To beat the heat, a tiger is seen relaxing in a pond at Dr Shivaram Karanth Biological Park at Pilikula, on the outskirts of Mangaluru. DH Photo / Govindraj Javali

With the tempareture soaring, the staff in Dr Shivaram Karanth Biological Park in Pilikula have gone an extra mile to help the animals beat the heat.

“Animals including Tiger, Lion and Leopards are struggling to cope with the extreme heat. We have ensured that water is available for the animals across the zoo. Fans have been recently fitted inside the enclosure.  Additionally 10 fans have been kept outside the enclosures. The arecanut and coconut fronds have been placed to provide shade in enclosures that lack any natural protective shade," Biological Park Director Jayaprakash Bhanadry told DH.

“Sprinklers have been installed outside the enclosures and water is sprayed at regular intervals. This keeps the enclosures moist and cool,” Bhandary said.

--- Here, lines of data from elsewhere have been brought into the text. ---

From an optimization exercise on the open Yosys and OpenROAD flow, aimed at small area; shortcuts taken in it are not production practice. The RTL was checked by simulation tests, not by an equivalence proof against the original design. Power figures rest on the tool's default switching activity, not on a simulated workload.

## flow/standard.sh

```bash
#!/bin/bash
# synth_recipe.tcl (not shown) runs the flow's synth.tcl, then flattens the netlist and writes it again
# the make line also repeats each setting of config.mk as NAME=value (left out here)
make -C /OpenROAD-flow-scripts/flow DESIGN_CONFIG=/design/flow/config.mk WORK_HOME=/design/flow/orfs CLKGATE_MAP_FILE= SYNTH_SCRIPT=/design/flow/synth_recipe.tcl "${@:-finish}"
```

## flow/flow/abc_area.script

```
strash
&get -n
&st
&synch2
&dch -f
&nf -a -R 1000
&put
mfs2 -a
strash
&get -n
&st
&syn2
&dch -f
&nf -a -R 1000
&put
topo
```

## flow/flow/run.sh

```bash
#!/bin/bash
# Own layout flow: the standard ORFS flow with
#  - an area-oriented ABC mapping script (registers are mapped exactly as in
#    the standard synthesis; only the combinational mapping differs),
#  - no full-adder extraction before ABC,
#  - minimum-size port buffers and small clock-tree buffers.
# Each tool's full output is kept in a log file in this folder.
set -uo pipefail
W=$(pwd)
rm -rf "$W/scripts_local"
cp -r "$FLOW_HOME/scripts" "$W/scripts_local"
cp "$W/flow/abc_area.script" "$W/scripts_local/abc_area.script"
bash "$W/standard.sh" \
    "SCRIPTS_DIR=$W/scripts_local" \
    ABC_AREA=1 \
    ADDER_MAP_FILE= \
    "BUFFER_PORTS_ARGS=-buffer_cell sky130_fd_sc_hd__buf_1" \
    "CTS_ARGS=-sink_clustering_enable -repair_clock_nets -dont_use_dummy_load -buf_list sky130_fd_sc_hd__clkbuf_4 sky130_fd_sc_hd__clkbuf_8 -root_buf sky130_fd_sc_hd__clkbuf_8" \
    finish > "$W/orfs_make.log" 2>&1
rc=$?
tail -40 "$W/orfs_make.log"
exit $rc
```

## flow/constraint.sdc

```tcl
create_clock -name core_clock -period 27.0 [get_ports {clk}]
set_input_delay 5.4000 -clock core_clock [delete_from_list [all_inputs] [get_ports {clk}]]
set_output_delay 5.4000 -clock core_clock [all_outputs]
set_load 0.01 [all_outputs]
```
Source: an optimization exercise on an open RTL-to-GDS flow (aim: small area, a short achievable clock period and few clock cycles). Production flows keep margins and buffers that such runs may drop. Function was checked by simulation only, so behaviour that the tests miss may differ from the original. No activity file was given, so power comes from the tool's default toggle rates.

==> inputs of trial 14 <==
==> flow/design.v <==
module wnaf_expander (
    input  wire       clk,
    input  wire       rst,           
    input  wire       req_valid,
    output wire       req_ready,
    input  wire       req_we,
    input  wire [8:0] req_addr,
    input  wire [7:0] req_wdata,
    output reg        rsp_valid,
    output reg        rsp_err,
    output reg  [7:0] rsp_rdata
);
    localparam [1:0] PH_IDLE  = 2'd0,
                     PH_BUSY  = 2'd1,
                     PH_DONE  = 2'd2,
                     PH_FAULT = 2'd3;
    reg [7:0]   scalar [0:31];   
    reg [31:0]  svalid;
    reg [7:0]   w;
    reg [1:0]   phase;
    reg [1:0]   fcause;
    reg         cout;
    reg [255:0] snap;            
    reg [8:0]   lk;              
    reg [7:0]   nb;              
    reg [1:0]   ws;              
    reg [4:0]   q;               
    reg [2:0]   r;
    reg [5:0]   bm;              
    reg         stall;           
    reg         rdy;             
    reg         hit;             
    reg         sk1;             
    reg [7:0]   f_whi;           
    reg [3:0]   f_wlo;           
    reg         f_ww, f_exp, f_srst;                  
    reg         f_rsc, f_rw, f_rst, f_rfc, f_rdig;    
    reg         f_v;                                  
    reg [7:0]   rq_addr;
    reg [7:0]   rq_wdata;
    assign req_ready = rdy;
    integer k;
    wire accept = req_valid & ~stall;
    wire ph_idle  = (phase == PH_IDLE);
    wire ph_busy  = (phase == PH_BUSY);
    wire ph_done  = (phase == PH_DONE);
    wire ph_fault = (phase == PH_FAULT);
    reg  srdy;                   
    reg  badw;                   
    wire host_can_write = ph_idle | ph_done;
    wire f_wsc     = |f_whi;
    wire wr_scalar = f_wsc & host_can_write;
    wire [31:0] wr_byte;         
    genvar gb;
    generate
        for (gb = 0; gb < 32; gb = gb + 1) begin : g_wb
            assign wr_byte[gb] = f_whi[gb / 4] & f_wlo[gb % 4] & host_can_write;
        end
    endgenerate
    wire wr_w      = f_ww & host_can_write;
    wire do_expand = f_exp & host_can_write;
    wire do_srst   = f_srst & ~ph_busy;
    wire short = ~srdy;
    wire start = do_expand & ~badw & ~short;
    wire [255:0] x;
    genvar gi;
    generate
        for (gi = 0; gi < 32; gi = gi + 1) begin : g_x
            assign x[8*gi +: 8] = scalar[gi];
        end
    endgenerate
    wire rd_digit = f_rdig & ph_done;
    wire dig_now  = rd_digit & hit;                 
    wire seek     = rd_digit & ~hit;                
    wire [7:0] pos = {q, r};
    wire [5:0] wfill = {ws == 2'd3, ws >= 2'd2, ws != 2'd0, 3'b111};   
    wire       s_start = ~bm[0] & (lk[1] ^ lk[0]);
    wire [5:0] s_bm    = s_start ? wfill : {1'b0, bm[5:1]};
    reg  [7:0] s_digit;
    always @(*) begin
        case (ws)
            2'd0: s_digit = {{5{lk[4]}}, lk[4:2], 1'b1};
            2'd1: s_digit = {{4{lk[5]}}, lk[5:2], 1'b1};
            2'd2: s_digit = {{3{lk[6]}}, lk[6:2], 1'b1};
            default: s_digit = {{2{lk[7]}}, lk[7:2], 1'b1};
        endcase
        if (!s_start) s_digit = 8'h00;
    end
    reg [7:0] c_st;        
    reg [5:0] c_bm;        
    integer ci, cj;
    always @(*) begin
        for (ci = 0; ci < 8; ci = ci + 1) begin
            c_st[ci] = (lk[ci + 1] ^ lk[ci]);
            if (ci < 6)
                c_st[ci] = c_st[ci] & ~bm[ci];
            for (cj = 1; cj <= 6; cj = cj + 1)
                if (ci - cj >= 0 && (cj <= 3 || (cj == 4 && ws != 2'd0) ||
                                     (cj == 5 && ws[1]) || (cj == 6 && ws == 2'd3)))
                    c_st[ci] = c_st[ci] & ~c_st[ci - cj];
        end
        for (ci = 0; ci < 6; ci = ci + 1) begin
            c_bm[ci] = 1'b0;
            for (cj = 0; cj < 8; cj = cj + 1)
                if (8 + ci - cj <= 3)
                    c_bm[ci] = c_bm[ci] | c_st[cj];
                else if (8 + ci - cj <= 6)
                    c_bm[ci] = c_bm[ci] | (c_st[cj] & (ws >= (8 + ci - cj - 3)));
        end
    end
    wire mv_byte   = ph_busy | (seek & ~sk1);
    wire mv_single = dig_now | (seek & sk1);
    wire xing      = mv_byte | (mv_single & (r == 3'd7));    
    wire [4:0] q_p1   = q + 5'd1;
    wire [7:0] pos_p1 = pos + 8'd1;
    wire [7:0] pos_next = start ? 8'd0 :
                          mv_byte ? {q_p1, 3'b000} :
                          mv_single ? pos_p1 : pos;
    wire [7:0] ta = req_addr[7:0];
    wire [7:0] tr = rq_addr;
    wire a_s = (ta == pos_p1);
    wire a_h = (ta == pos);
    wire a_hit = ~start & ~mv_byte & (mv_single ? a_s : a_h);
    wire r_q1 = (tr[7:3] == q_p1), r_q = (tr[7:3] == q);
    wire r_b = r_q1 & (tr[2:0] == 3'd0);
    wire r_s = (r == 3'd7) ? r_b : (r_q & (tr[2:0] == r + 3'd1));
    wire r_hit = mv_byte ? r_b : r_s;
    wire r_sk = (mv_byte | (r == 3'd7)) ? r_q1 : 1'b1;
    wire [4:0] q_p2 = q + 5'd2;
    wire [7:0] nb_next = (q > 5'd29) ? 8'h00 : snap[{q_p2, 3'b000} +: 8];
    wire       wrap = xing & (q == 5'd31);
    always @(posedge clk) begin
        if (start) begin
            q    <= 5'd0;
            r    <= 3'd0;
            bm   <= 6'd0;
            cout <= 1'b0;
            lk   <= {scalar[0], 1'b0};
            nb   <= scalar[1];
        end else if (mv_byte | mv_single) begin
            q  <= pos_next[7:3];
            r  <= pos_next[2:0];
            if (wrap) begin
                lk <= {snap[7:0], 1'b0};
                nb <= snap[15:8];
            end else begin
                if (mv_byte)
                    lk <= {nb, lk[8]};
                else
                    lk <= {nb[r], lk[8:1]};
                if (xing)
                    nb <= nb_next;
            end
            if (wrap)
                bm <= 6'd0;
            else if (mv_byte)
                bm <= c_bm;
            else
                bm <= s_bm;
            if (ph_busy && q == 5'd31)
                cout <= lk[8] & ~c_bm[0];
        end
    end
    always @(posedge clk) begin
        if (start) begin
            snap <= x;
            ws   <= w[1:0];
        end
    end
    wire i_rdig = ~req_we & req_addr[8];
    always @(posedge clk) begin
        if (rst) begin
            stall  <= 1'b0;
            rdy    <= 1'b1;
            hit    <= 1'b0;
            sk1    <= 1'b0;
            f_whi  <= 8'h00;
            f_ww   <= 1'b0;
            f_exp  <= 1'b0;
            f_srst <= 1'b0;
            f_rsc  <= 1'b0;
            f_rw   <= 1'b0;
            f_rst  <= 1'b0;
            f_rfc  <= 1'b0;
            f_rdig <= 1'b0;
            f_v    <= 1'b0;
        end else if (seek) begin
            hit    <= r_hit;
            sk1    <= r_sk;
        end else begin
            stall  <= accept & i_rdig & ~a_hit;
            rdy    <= ~(accept & i_rdig & ~a_hit);
            hit    <= a_hit;
            sk1    <= 1'b1;
            for (k = 0; k < 8; k = k + 1)
                f_whi[k] <= accept & req_we & (req_addr[8:2] == k);
            f_ww   <= accept & req_we & (req_addr == 9'h020);
            f_exp  <= accept & req_we & (req_addr == 9'h021) & (req_wdata == 8'h01);
            f_srst <= accept & req_we & (req_addr == 9'h021) & (req_wdata == 8'h02);
            f_rsc  <= accept & ~req_we & (req_addr[8:5] == 4'b0000);
            f_rw   <= accept & ~req_we & (req_addr == 9'h020);
            f_rst  <= accept & ~req_we & (req_addr == 9'h022);
            f_rfc  <= accept & ~req_we & (req_addr == 9'h023);
            f_rdig <= accept & i_rdig;
            f_v    <= accept;
        end
    end
    always @(posedge clk) begin
        if (~stall)
            rq_addr <= req_addr[7:0];
        rq_wdata <= req_wdata;
        for (k = 0; k < 4; k = k + 1)
            f_wlo[k] <= (req_addr[1:0] == k);
    end
    wire ok = wr_scalar | wr_w | do_expand | do_srst | f_rsc | f_rw | f_rst | f_rfc | rd_digit;
    wire [7:0] status = {3'b000, srdy, ph_done & cout, ph_fault, ph_done, ph_busy};
    wire [7:0] rd_data =
        ({8{f_rsc & svalid[rq_addr[4:0]]}} & scalar[rq_addr[4:0]]) |
        ({8{f_rw}}   & w) |
        ({8{f_rst}}  & status) |
        ({8{f_rfc}}  & {6'b000000, fcause}) |
        ({8{rd_digit}} & s_digit);
    always @(posedge clk) begin
        if (rst) begin
            rsp_valid <= 1'b0;
            rsp_err   <= 1'b0;
            rsp_rdata <= 8'h00;
        end else begin
            rsp_valid <= f_v & ~seek;
            rsp_err   <= ~ok;
            rsp_rdata <= ok ? rd_data : 8'h80;
        end
    end
    always @(posedge clk) begin
        if (rst) begin
            phase  <= PH_IDLE;
            fcause <= 2'b00;
        end else if (do_srst) begin
            phase  <= PH_IDLE;
            fcause <= 2'b00;
        end else if (do_expand) begin
            if (badw | short) begin
                phase  <= PH_FAULT;
                fcause <= {short, badw};
            end else begin
                phase <= scalar[31][7] ? PH_BUSY : PH_DONE;
            end
        end else if (ph_busy) begin
            if (q == 5'd31)
                phase <= PH_DONE;
        end
    end
    reg [31:0] svalid_next;
    reg [7:0]  w_next;
    always @(*) begin
        svalid_next = svalid;
        w_next      = w;
        svalid_next = svalid_next | wr_byte;
        if (wr_w)
            w_next = rq_wdata;
        if (rst || do_srst) begin
            svalid_next = 32'h0;
            w_next      = 8'h00;
        end
    end
    wire clr = rst | do_srst;
    always @(posedge clk) begin
        svalid <= svalid_next;
        w      <= w_next;
        srdy   <= ~clr & (&(svalid | wr_byte));
        badw   <= clr | (w_next[7:2] != 6'b000001);
    end
    integer b;
    always @(posedge clk) begin
        for (b = 0; b < 32; b = b + 1)
            if (wr_byte[b])
                scalar[b] <= rq_wdata;
    end
endmodule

The zoo-keepers spray water using sprayers on a daily basis to ensure that the temperature inside the cage also drops. Water is sprayed on animals and birds twice or thrice a day. Initially, the animals were startled when water fell on them, he added.

"Later, they got accustomed and started enjoying the cold droplets ejected from the sprinklers," Bhandary said.

Watermelons are being given to the herbivorous in captivity. “Since deers have low degree of tolerance to the scorching sun, we feed them with watermelons frequently. To ensure that the mammals are hydrated, tubs in all the enclosures are always brimming with water,” he said.

Small animals kept in enclosures made of concrete structures have been painted with white paint. The white paint reflects the heat and ensures that the enclosures are cool. Plants near the enclosures also ensure cool breeze. Even water is sprinkled on cold-blooded reptiles like snakes (ability to keep the body cool and warm based on the outside temperature) as well.

Small water tanks installed at different locations are filled with water regularly. The Zoo is not facing water shortage as water is being lifted from River Phalguni with help of 25hp pumpsets. The water stored in four tanks is used for filling the ponds.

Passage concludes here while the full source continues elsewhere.